You will work in hybrid, high-performing teams with data scientists, AI engineers, and strategy leads. You’ll master modern tools: Python, SQL, vector databases, cloud platforms, experiment frameworks, and the latest GenAI stack (LLMs, RAG, fine-tuning, agents, orchestration).
You will be coached by senior Hyperson leaders and given the space to develop fast. You’ll learn how to run full end-to-end processes, from data ingestion and modelling to deploying pipelines and validating real business uplift. You’ll also get exposure to clients, developing your consulting and communication skills in parallel with your technical expertise.
Most importantly: your work will be visible. You will see your models driving real decisions, from personalised marketing to churn prevention, pricing optimisation and next-generation GenAI assistants.
Over time, you can grow into various tracks: predictive modelling expert, generative AI engineer, analytics consultant, AI product owner, or even into commercial or leadership roles. At Hyperson, your career evolves as fast as AI does.
You love diving into large datasets and discovering value others haven’t seen yet. You enjoy testing hypotheses, finding patterns, building models, and turning complexity into clarity.
You translate customer behaviour into predictions, segments, actions, and measurable outcomes. You design experiments, track impact, and iterate continuously.
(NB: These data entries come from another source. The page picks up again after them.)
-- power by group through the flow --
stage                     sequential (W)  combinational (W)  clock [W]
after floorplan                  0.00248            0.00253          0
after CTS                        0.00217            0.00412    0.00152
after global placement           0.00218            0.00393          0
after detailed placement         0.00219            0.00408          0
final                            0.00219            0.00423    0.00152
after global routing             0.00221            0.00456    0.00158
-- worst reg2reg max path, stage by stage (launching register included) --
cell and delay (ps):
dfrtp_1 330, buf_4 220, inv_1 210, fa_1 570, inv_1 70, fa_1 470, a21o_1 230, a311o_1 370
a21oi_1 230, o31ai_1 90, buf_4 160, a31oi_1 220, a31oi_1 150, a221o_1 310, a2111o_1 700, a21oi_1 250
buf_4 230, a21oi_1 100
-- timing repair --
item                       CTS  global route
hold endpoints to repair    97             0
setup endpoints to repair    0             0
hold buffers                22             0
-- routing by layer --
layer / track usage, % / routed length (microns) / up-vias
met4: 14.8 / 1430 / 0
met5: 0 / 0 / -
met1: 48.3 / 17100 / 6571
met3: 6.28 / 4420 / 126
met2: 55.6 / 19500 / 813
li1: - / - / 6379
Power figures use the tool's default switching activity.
### src/rtl/core/cbp_pkg.sv
// Shared types and constants of the cascaded balance PID unit.
// No dependencies; imported by cbp_mul and cascaded_balance_pid_unit.
`timescale 1ns / 1ps

package cbp_pkg;

    // Configuration register indexes
    localparam logic [2:0] REG_ANGLE_KP   = 3'd0;
    localparam logic [2:0] REG_ANGLE_KI   = 3'd1;
    localparam logic [2:0] REG_ANGLE_KD   = 3'd2;
    localparam logic [2:0] REG_SPEED_KP   = 3'd3;
    localparam logic [2:0] REG_SPEED_KI   = 3'd4;
    localparam logic [2:0] REG_SPEED_KD   = 3'd5;
    localparam logic [2:0] REG_REST_ANGLE = 3'd6;

    // Register reset values, Q16.16
    localparam logic signed [31:0] ANGLE_KP_RST   = 32'sd1179648;
    localparam logic signed [31:0] ANGLE_KI_RST   = 32'sd0;
    localparam logic signed [31:0] ANGLE_KD_RST   = 32'sd39322;
    localparam logic signed [31:0] SPEED_KP_RST   = -32'sd6554;
    localparam logic signed [31:0] SPEED_KI_RST   = -32'sd16384;
    localparam logic signed [31:0] SPEED_KD_RST   = 32'sd0;
    localparam logic signed [31:0] REST_ANGLE_RST = -32'sd65536;

    // Loop bounds, Q16.16 (500, 10, 100, 255)
    localparam logic signed [31:0] SPEED_IBOUND = 32'sd32768000;
    localparam logic signed [31:0] SPEED_OBOUND = 32'sd655360;
    localparam logic signed [31:0] ANGLE_IBOUND = 32'sd6553600;
    localparam logic signed [31:0] ANGLE_OBOUND = 32'sd16711680;

    // Widths of the shared multiplier path
    localparam int OPND_W = 33;
    localparam int PROD_W = 65;
    localparam int TERM_W = 49;
    localparam int ACC_W  = 51;

    // Request to the shared multiplier
    typedef struct packed {
        logic                     en;
        logic signed [31:0]       gain;
        logic signed [OPND_W-1:0] operand;
    } cbp_mul_req_t;

endpackage

### src/rtl/core/cbp_mul.sv
// Shared gain multiplier: registered Q16.16 x Q17.16 product, reduced to Q33.16
// with truncation toward zero. Depends on cbp_pkg.
`timescale 1ns / 1ps

module cbp_mul (
    input  logic                                   aclk,
    input  cbp_pkg::cbp_mul_req_t                  req,
    output logic signed [cbp_pkg::TERM_W-1:0]      term
);
    import cbp_pkg::*;

    logic signed [PROD_W-1:0] prod_reg;
    logic signed [PROD_W-1:0] biased;
    logic signed [PROD_W-1:0] shifted;

    // Capture one product per request
    always_ff @(posedge aclk) begin
        if (req.en) begin
            prod_reg <= PROD_W'($signed(req.gain)) * PROD_W'($signed(req.operand));
        end
    end

    // Divide by 2^16 toward zero: bias negative products before the shift
    assign biased  = prod_reg + (prod_reg[PROD_W-1] ? PROD_W'(65535) : PROD_W'(0));
    assign shifted = biased >>> 16;
    assign term    = shifted[TERM_W-1:0];

endmodule
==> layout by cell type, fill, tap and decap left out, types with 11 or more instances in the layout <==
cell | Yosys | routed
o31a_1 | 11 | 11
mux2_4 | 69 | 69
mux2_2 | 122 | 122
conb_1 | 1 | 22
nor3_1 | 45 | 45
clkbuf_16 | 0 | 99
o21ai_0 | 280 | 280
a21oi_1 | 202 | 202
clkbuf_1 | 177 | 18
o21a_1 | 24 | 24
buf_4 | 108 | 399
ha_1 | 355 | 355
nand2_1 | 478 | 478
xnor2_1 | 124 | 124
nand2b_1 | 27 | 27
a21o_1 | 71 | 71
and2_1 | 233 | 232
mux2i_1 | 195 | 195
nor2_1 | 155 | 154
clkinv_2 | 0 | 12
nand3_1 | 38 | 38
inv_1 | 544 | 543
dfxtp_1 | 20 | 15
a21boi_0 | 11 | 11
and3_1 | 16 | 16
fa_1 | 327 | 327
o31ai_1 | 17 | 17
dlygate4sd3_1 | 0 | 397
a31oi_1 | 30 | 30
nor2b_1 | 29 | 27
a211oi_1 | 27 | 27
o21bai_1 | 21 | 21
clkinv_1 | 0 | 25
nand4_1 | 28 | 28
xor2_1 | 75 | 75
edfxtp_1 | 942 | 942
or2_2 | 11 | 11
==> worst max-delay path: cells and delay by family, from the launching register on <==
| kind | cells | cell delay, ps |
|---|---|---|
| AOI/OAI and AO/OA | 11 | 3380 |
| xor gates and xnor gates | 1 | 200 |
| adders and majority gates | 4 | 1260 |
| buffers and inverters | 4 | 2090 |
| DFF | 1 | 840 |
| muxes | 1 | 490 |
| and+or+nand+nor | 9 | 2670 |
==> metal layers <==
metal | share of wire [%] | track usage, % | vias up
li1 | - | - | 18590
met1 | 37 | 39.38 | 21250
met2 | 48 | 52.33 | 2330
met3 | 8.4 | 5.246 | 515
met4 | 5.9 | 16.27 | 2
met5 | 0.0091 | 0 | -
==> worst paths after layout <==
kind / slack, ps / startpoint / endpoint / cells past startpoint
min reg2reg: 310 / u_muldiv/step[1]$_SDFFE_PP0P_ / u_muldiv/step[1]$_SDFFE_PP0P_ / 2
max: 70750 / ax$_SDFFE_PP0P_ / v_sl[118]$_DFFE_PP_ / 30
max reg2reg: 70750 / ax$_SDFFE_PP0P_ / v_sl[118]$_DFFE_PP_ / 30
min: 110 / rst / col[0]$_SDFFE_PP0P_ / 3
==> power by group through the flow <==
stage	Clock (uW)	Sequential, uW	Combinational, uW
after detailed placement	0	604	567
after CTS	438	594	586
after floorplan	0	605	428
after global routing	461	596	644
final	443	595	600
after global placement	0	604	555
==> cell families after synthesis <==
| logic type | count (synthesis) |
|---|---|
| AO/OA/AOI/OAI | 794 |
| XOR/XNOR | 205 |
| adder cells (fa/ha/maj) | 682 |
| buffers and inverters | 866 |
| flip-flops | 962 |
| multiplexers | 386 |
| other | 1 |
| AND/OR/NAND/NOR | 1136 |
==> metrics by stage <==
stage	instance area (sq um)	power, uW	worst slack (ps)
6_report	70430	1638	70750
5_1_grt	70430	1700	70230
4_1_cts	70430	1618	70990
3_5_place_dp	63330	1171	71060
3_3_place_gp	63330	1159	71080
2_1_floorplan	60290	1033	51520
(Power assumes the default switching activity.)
`src/hdl/uer_pkg.sv`:
```
// ----------------------------------------------------------------------------
// Ultrasonic echo ranger - package
// Transaction payload types, register map and fixed timing constants.
// ----------------------------------------------------------------------------
package uer_pkg;

    localparam int TMO_W   = 20;   // timeout register width
    localparam int MAXC_W  = 10;   // distance limit register width
    localparam int DIST_W  = 15;   // distance field width
    localparam int EL_W    = 21;   // elapsed tick counter width
    localparam int APB_DW  = 32;
    localparam int APB_AW  = 3;

    localparam int TRIG_LOW_TICKS  = 2;
    localparam int TRIG_HIGH_TICKS = 10;

    // register index, taken from paddr[2]
    localparam logic REG_TIMEOUT_US      = 1'b0;
    localparam logic REG_MAX_DISTANCE_CM = 1'b1;

    typedef struct packed {
        logic start_req;
        logic echo_level;
    } t_ranger_in;

    typedef struct packed {
        logic              trigger_level;
        logic              busy_res;
        logic              done_res;
        logic [DIST_W-1:0] distance_cm;
        logic [DIST_W-1:0] last_distance_cm;
    } t_ranger_out;

endpackage

```
`src/hdl/ultrasonic_echo_ranger_core.sv`:
```
// ----------------------------------------------------------------------------
// Ultrasonic echo ranger core
// Trigger/echo range measurement, one microsecond tick per input transaction.
// ----------------------------------------------------------------------------
//
//  channel  | direction | handshake                  | payload
//  ---------+-----------+----------------------------+------------------------
//  tick in  | input     | i_in_valid / o_in_stall    | i_in_data   (t_ranger_in)
//  result   | output    | o_out_valid / i_out_stall  | o_out_data  (t_ranger_out)
//  config   | input     | psel/penable/pwrite/pready | paddr, pwdata, prdata
//
//  One tick transaction is taken every cycle while o_in_stall is low; each
//  gives exactly one result (input register, then result register).
//  A single pass of phase logic sits between the two registers; the distance
//  comes from a quotient/remainder counter that runs alongside the pulse
//  count, so no divider sits in that pass.
//  Reset is synchronous and active low; no clearing pass is needed.
//  A stalled result holds in the result register while the input register
//  still takes one more tick; after that o_in_stall rises.
// ----------------------------------------------------------------------------
module ultrasonic_echo_ranger_core
    import uer_pkg::*;
#(
    parameter int CM_DIVISOR         = 29,
    parameter int DEFAULT_TIMEOUT_US = 23200,
    parameter int DEFAULT_MAX_CM     = 400
) (
    input  logic                i_clk,
    input  logic                i_rst_n,
    // tick transactions
    input  logic                i_in_valid,
    output logic                o_in_stall,
    input  t_ranger_in          i_in_data,
    // result transactions
    output logic                o_out_valid,
    input  logic                i_out_stall,
    output t_ranger_out         o_out_data,
    // configuration
    input  logic                psel,
    input  logic                penable,
    input  logic                pwrite,
    input  logic [APB_AW-1:0]   paddr,
    input  logic [APB_DW-1:0]   pwdata,
    output logic [APB_DW-1:0]   prdata,
    output logic                pready
);

    // one pulse centimetre is 2*CM_DIVISOR ticks of echo (there and back)
    localparam int PULSE_DIV = 2 * CM_DIVISOR;
    localparam int REM_W     = $clog2(PULSE_DIV);

    localparam logic [REM_W-1:0]  REM_LAST  = REM_W'(PULSE_DIV - 1);
    localparam logic [TMO_W-1:0]  DEF_TMO   = TMO_W'(DEFAULT_TIMEOUT_US);
    localparam logic [EL_W-1:0]   DEF_TMO_E = EL_W'(DEFAULT_TIMEOUT_US);
    localparam logic [MAXC_W-1:0] DEF_MAXC  = MAXC_W'(DEFAULT_MAX_CM);

    typedef enum logic [4:0] {
        PH_IDLE  = 5'b00001,
        PH_TLOW  = 5'b00010,
        PH_THIGH = 5'b00100,
        PH_WAIT  = 5'b01000,
        PH_PULSE = 5'b10000
    } t_phase;

    // ------------------------------------------------------------------
    // Configuration registers
    // ------------------------------------------------------------------
    logic [TMO_W-1:0]  r_timeout_us;
    logic [MAXC_W-1:0] r_max_cm;
    logic              cfg_wr;

    assign pready = 1'b1;
    assign cfg_wr = psel && penable && pwrite && pready;

    always_ff @(posedge i_clk) begin
        if (!i_rst_n) begin
            r_timeout_us <= DEF_TMO;
            r_max_cm     <= '0;
        end else if (cfg_wr) begin
            unique case (paddr[2])
                REG_TIMEOUT_US:      r_timeout_us <= pwdata[TMO_W-1:0];
                REG_MAX_DISTANCE_CM: r_max_cm     <= pwdata[MAXC_W-1:0];
                default:             r_timeout_us <= r_timeout_us;
            endcase
        end
    end

    always_comb begin
        unique case (paddr[2])
            REG_TIMEOUT_US:      prdata = APB_DW'(r_timeout_us);
            REG_MAX_DISTANCE_CM: prdata = APB_DW'(r_max_cm);
            default:             prdata = '0;
        endcase
    end

    // ------------------------------------------------------------------
    // Input register and stage hand-off
    // ------------------------------------------------------------------
    logic        r_in_valid;
    t_ranger_in  r_in;
    logic        r_out_valid;
    t_ranger_out r_out;
    logic        adv;

    // advance the held tick whenever the result register is free or draining
    assign adv        = r_in_valid && (!r_out_valid || !i_out_stall);
    assign o_in_stall = r_in_valid && !adv;

    always_ff @(posedge i_clk) begin
        if (!i_rst_n) begin
            r_in_valid <= 1'b0;
        end else if (!o_in_stall) begin
            r_in_valid <= i_in_valid;
        end
    end

    always_ff @(posedge i_clk) begin
        if (!o_in_stall && i_in_valid) begin
            r_in <= i_in_data;
        end
    end

    // ------------------------------------------------------------------
    // Measurement state
    // ------------------------------------------------------------------
    t_phase            r_phase,   n_phase;
    logic [EL_W-1:0]   r_elapsed, n_elapsed;
    logic [DIST_W-1:0] r_dq,      n_dq;      // echo ticks / PULSE_DIV
    logic [REM_W-1:0]  r_dr,      n_dr;      // echo ticks % PULSE_DIV
    logic [DIST_W-1:0] r_kept,    n_kept;
    t_ranger_out       n_out;

    logic [TMO_W-1:0]  eff_tmo;
    logic [EL_W-1:0]   elapsed_inc;
    logic [DIST_W-1:0] dq_inc;
    logic [REM_W-1:0]  dr_inc;
    logic [EL_W-1:0]   dur;
    logic [DIST_W-1:0] dur_q;
    logic [REM_W-1:0]  dur_r;
    logic [MAXC_W-1:0] lim;
    logic              cap_on;
    logic              over_cap;
    logic              range_kill;
    logic              pulse_done;

    assign eff_tmo     = (r_timeout_us != '0) ? r_timeout_us : DEF_TMO;
    assign elapsed_inc = r_elapsed + EL_W'(1);

    // step the quotient/remainder pair along with the echo count
    assign dr_inc = (r_dr == REM_LAST) ? '0 : r_dr + REM_W'(1);
    assign dq_inc = (r_dr == REM_LAST) ? r_dq + DIST_W'(1) : r_dq;

    // duration at the finishing tick: counted with this tick if echo still high
    assign dur   = r_in.echo_level ? elapsed_inc : r_elapsed;
    assign dur_q = r_in.echo_level ? dq_inc : r_dq;
    assign dur_r = r_in.echo_level ? dr_inc : r_dr;

    // duration cap is max_distance_cm * PULSE_DIV; compare through quotient
    assign lim      = (r_max_cm != '0) ? r_max_cm : DEF_MAXC;
    assign cap_on   = (r_max_cm != '0);
    assign over_cap = (dur_q > DIST_W'(r_max_cm)) ||
                      ((dur_q == DIST_W'(r_max_cm)) && (dur_r != '0));
    assign range_kill = (cap_on && over_cap && (dur > DEF_TMO_E)) ||
                        (dur_q > DIST_W'(lim));

    always_comb begin
        n_phase    = r_phase;
        n_elapsed  = r_elapsed;
        n_dq       = r_dq;
        n_dr       = r_dr;
        n_kept     = r_kept;
        pulse_done = 1'b0;

        n_out                  = '0;
        n_out.busy_res         = 1'b1;

        unique case (r_phase)
            PH_TLOW: begin
                n_elapsed = elapsed_inc;
                if (elapsed_inc >= EL_W'(TRIG_LOW_TICKS)) begin
                    n_phase   = PH_THIGH;
                    n_elapsed = '0;
                end
            end
            PH_THIGH: begin
                n_out.trigger_level = 1'b1;
                n_elapsed           = elapsed_inc;
                if (elapsed_inc >= EL_W'(TRIG_HIGH_TICKS)) begin
                    n_phase   = PH_WAIT;
                    n_elapsed = '0;
                end
            end
            PH_WAIT: begin
                // the tick that sees echo high is the first pulse tick
                if (r_in.echo_level) begin
                    n_phase   = PH_PULSE;
                    n_elapsed = EL_W'(1);
                    n_dq      = '0;
                    n_dr      = REM_W'(1);
                end else begin
                    n_elapsed = elapsed_inc;
                    if (elapsed_inc > EL_W'(eff_tmo)) begin
                        n_phase   = PH_PULSE;
                        n_elapsed = '0;
                        n_dq      = '0;
                        n_dr      = '0;
                    end
                end
            end
            PH_PULSE: begin
                if (r_in.echo_level) begin
                    n_elapsed = elapsed_inc;
                    n_dq      = dq_inc;
                    n_dr      = dr_inc;
                    pulse_done = (elapsed_inc > EL_W'(eff_tmo));
                end else begin
                    pulse_done = 1'b1;
                end
                if (pulse_done) begin
                    n_out.done_res    = 1'b1;
                    n_out.distance_cm = range_kill ? '0 : dur_q;
                    n_kept            = n_out.distance_cm;
                    n_phase           = PH_IDLE;
                    n_elapsed         = '0;
                end
            end
            default: begin
                // idle, and any stray code falls back to idle
                n_phase = PH_IDLE;
                if (r_in.start_req) begin
                    n_phase   = PH_TLOW;
                    n_elapsed = EL_W'(1);
                end else begin
                    n_out.busy_res = 1'b0;
                    n_elapsed      = '0;
                end
            end
        endcase

        n_out.last_distance_cm = n_kept;
    end

    always_ff @(posedge i_clk) begin
        if (!i_rst_n) begin
            r_phase   <= PH_IDLE;
            r_elapsed <= '0;
            r_kept    <= DIST_W'(1);
        end else if (adv) begin
            r_phase   <= n_phase;
            r_elapsed <= n_elapsed;
            r_kept    <= n_kept;
        end
    end

    // quotient pair only matters inside a pulse, so no reset
    always_ff @(posedge i_clk) begin
        if (adv) begin
            r_dq <= n_dq;
            r_dr <= n_dr;
        end
    end

    // ------------------------------------------------------------------
    // Result register
    // ------------------------------------------------------------------
    always_ff @(posedge i_clk) begin
        if (!i_rst_n) begin
            r_out_valid <= 1'b0;
        end else if (adv) begin
            r_out_valid <= 1'b1;
        end else if (!i_out_stall) begin
            r_out_valid <= 1'b0;
        end
    end

    always_ff @(posedge i_clk) begin
        if (adv) begin
            r_out <= n_out;
        end
    end

    assign o_out_valid = r_out_valid;
    assign o_out_data  = r_out;

endmodule

```
`config.mk`:
```
export PLATFORM = sky130hd
export DESIGN_NAME = ultrasonic_echo_ranger_core
export DESIGN_NICKNAME = d
export VERILOG_FILES = /design/src/hdl/uer_pkg.sv /design/src/hdl/ultrasonic_echo_ranger_core.sv
export SDC_FILE = /design/constraint.sdc
export NUM_CORES = 1
export LEC_CHECK = 0
export BUFFER_PORTS_ARGS = -buffer_cell sky130_fd_sc_hd__buf_2
export CELL_PAD_IN_SITES_DETAIL_PLACEMENT = 1
export CELL_PAD_IN_SITES_GLOBAL_PLACEMENT = 1
export CORE_UTILIZATION = 40
export DETAILED_ROUTE_END_ITERATION = 8
export PLACE_DENSITY_LB_ADDON = 0.1
export SLEW_MARGIN = 20
export SYNTH_ARGS = -nofsm -noshare
export SYNTH_HDL_FRONTEND = slang
export SYNTH_SLANG_ARGS = --single-unit
```
`constraint.sdc`:
```
create_clock -name i_clk -period 3.9 [get_ports i_clk]
set_input_delay 0.195 -clock i_clk [delete_from_list [all_inputs] [get_ports i_clk]]
set_output_delay 0.195 -clock i_clk [all_outputs]
set_load 0.005 [all_outputs]
```
Yosys cells after proc, flatten, opt, wreduce, memory -nomap -nowiden
Cells that the tools add are included.

cells by class
  reduce and logical (&&, ||, !) cells = 25
  order comparisons = 6
  multiplexer cells = 38
  add/sub/neg operators = 3
  bitwise gates (word level) = 1
  equality and inequality tests = 11

operator list
  cell                                                                                  number
  21-bit 2-to-1 mux                                                                     6
  15-bit 2-to-1 mux                                                                     7
  21-bit one-hot mux with 4 select lines                                                1
  32-bit one-hot mux with 2 select lines                                                1
  15-bit by 10-bit greater-than comparator with 1-bit output                            2
  15-bit one-hot mux with 2 select lines                                                1
  5-bit 2-to-1 mux                                                                      5
  6-bit 2-to-1 mux                                                                      4
  21-bit by 1-bit adder with 21-bit output, second input constant                       1
  21-bit by 2-bit greater-or-equal comparator with 1-bit output, second input constant  1
  21-bit by 4-bit greater-or-equal comparator with 1-bit output, second input constant  1
  21-bit by 15-bit greater-than comparator with 1-bit output, second input constant     1
  21-bit by 20-bit greater-than comparator with 1-bit output                            1
  20-bit 2-to-1 mux                                                                     1
  5-bit one-hot mux with 4 select lines                                                 1
  20-bit nonzero test                                                                   1
  16-bit 2-to-1 mux                                                                     1
  15-bit by 1-bit adder with 15-bit output, second input constant                       1
  15-bit by 10-bit == test with 1-bit output                                            1
  6-bit one-hot mux with 2 select lines                                                 1
  10-bit 2-to-1 mux                                                                     1
  10-bit nonzero test                                                                   1
  1-bit logical AND                                                                     8
  1-bit 2-to-1 mux                                                                      7
  other kinds (19)                                                                      28

word-level totals
  register bits = 129
  output and inout port bits = 68
  word-level logic and storage cells = 100
  bits of input ports = 44

Longest topological paths before layout
  word-level depth = 12
  mapped depth = 18
  mapped depth without buffers = 16

Worst setup path after synthesis
Ideal clock, no wire load.

  path kind = register to register
  start = reg r_elapsed[1]
  end = reg r_dq[0] (enable)
  arrival = 3.904 ns
  required time = 3.494 ns
  library setup time = 0.406 ns
  path slack = -0.410 ns
  stages on the path, launching flop included = 17
  buffers on the path = 2
  period minus slack after synthesis = 4.310 ns
  cell sequence = dfxtp_1 -> ha_1 -> buf_2 -> nand4_4 -> nor4_2 -> buf_4 -> and2_1 -> xor2_1 -> ha_1 -> nand4_1 -> nor4_1 -> a21boi_0 -> o31a_1 -> a311oi_2 -> nand2_1 -> nand2_1 -> a21oi_1

on the way
  cells in the longest elaborated chain, start to end = 4

RTL lines
  element                                                     RTL line                            source
  from (decl)                                                 ultrasonic_echo_ranger_core.sv:127  logic [EL_W-1:0] r_elapsed, n_elapsed;
  from (signal assigned)                                      ultrasonic_echo_ranger_core.sv:250  r_elapsed <= n_elapsed;
  21-bit by 1-bit adder with 21-bit output                    ultrasonic_echo_ranger_core.sv:147  assign elapsed_inc = r_elapsed + EL_W'(1);
  21-bit by 20-bit greater-than comparator with 1-bit output  ultrasonic_echo_ranger_core.sv:202  if (elapsed_inc > EL_W'(eff_tmo)) begin
  3-bit inequality test (no source line)                      --
  3-bit AND reduction (no source line)                        --
  to (signal assigned)                                        ultrasonic_echo_ranger_core.sv:258  r_dq <= n_dq;
  to (decl)                                                   ultrasonic_echo_ranger_core.sv:128  logic [DIST_W-1:0] r_dq, n_dq;

No other way between the ends.
A chain may end at the register's enable or synchronous reset.

Final worst setup path
  start = reg r_elapsed[1]
  end = reg r_out (netlist bit o_out_data[8]), data pin

on the way
  cells in the longest elaborated chain, start to end = 8
  elaborated cells on any way between the ends = 11
  those cells by class = add/sub (1); order compare (2); mux (6); reduce/logical (2)

RTL lines
  element                                                     RTL line                            source
  21-bit by 1-bit adder with 21-bit output                    ultrasonic_echo_ranger_core.sv:147
  21-bit 2-to-1 mux                                           --
  21-bit by 15-bit greater-than comparator with 1-bit output  ultrasonic_echo_ranger_core.sv:163  assign range_kill = (cap_on && over_cap && (dur > DEF_TMO_E)) ||
  1-bit logical AND                                           ultrasonic_echo_ranger_core.sv:163
  1-bit logical OR                                            ultrasonic_echo_ranger_core.sv:163
  15-bit 2-to-1 mux                                           ultrasonic_echo_ranger_core.sv:221  n_out.distance_cm = range_kill ? '0 : dur_q;
  15-bit 2-to-1 mux *                                         ultrasonic_echo_ranger_core.sv:219  if (pulse_done) begin
  15-bit 2-to-1 mux *                                         ultrasonic_echo_ranger_core.sv:177  unique case (r_phase)
  net n_kept[8]                                               ultrasonic_echo_ranger_core.sv:130  logic [DIST_W-1:0] r_kept, n_kept;
  to (signal assigned)                                        ultrasonic_echo_ranger_core.sv:278  r_out <= n_out;
  to (decl)                                                   ultrasonic_echo_ranger_core.sv:102  t_ranger_out r_out;

Mark *: on every way through the listed nets, which the timed path passes. The rest lies on a longest branch. The select of a mux whose other input is x is not followed.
You collaborate closely with marketers, product teams, and business stakeholders, helping them understand what the data says and what they should do next. You think in CLV, uplift, customer equity and business impact, not in isolated metrics or dashboards.
You combine classical data science with the newest innovations in Generative AI: retrieval-augmented generation, agentic workflows, domain-specific LLMs, and automated analytics. Your goal is always the same: deliver insight, drive action, and improve customer value.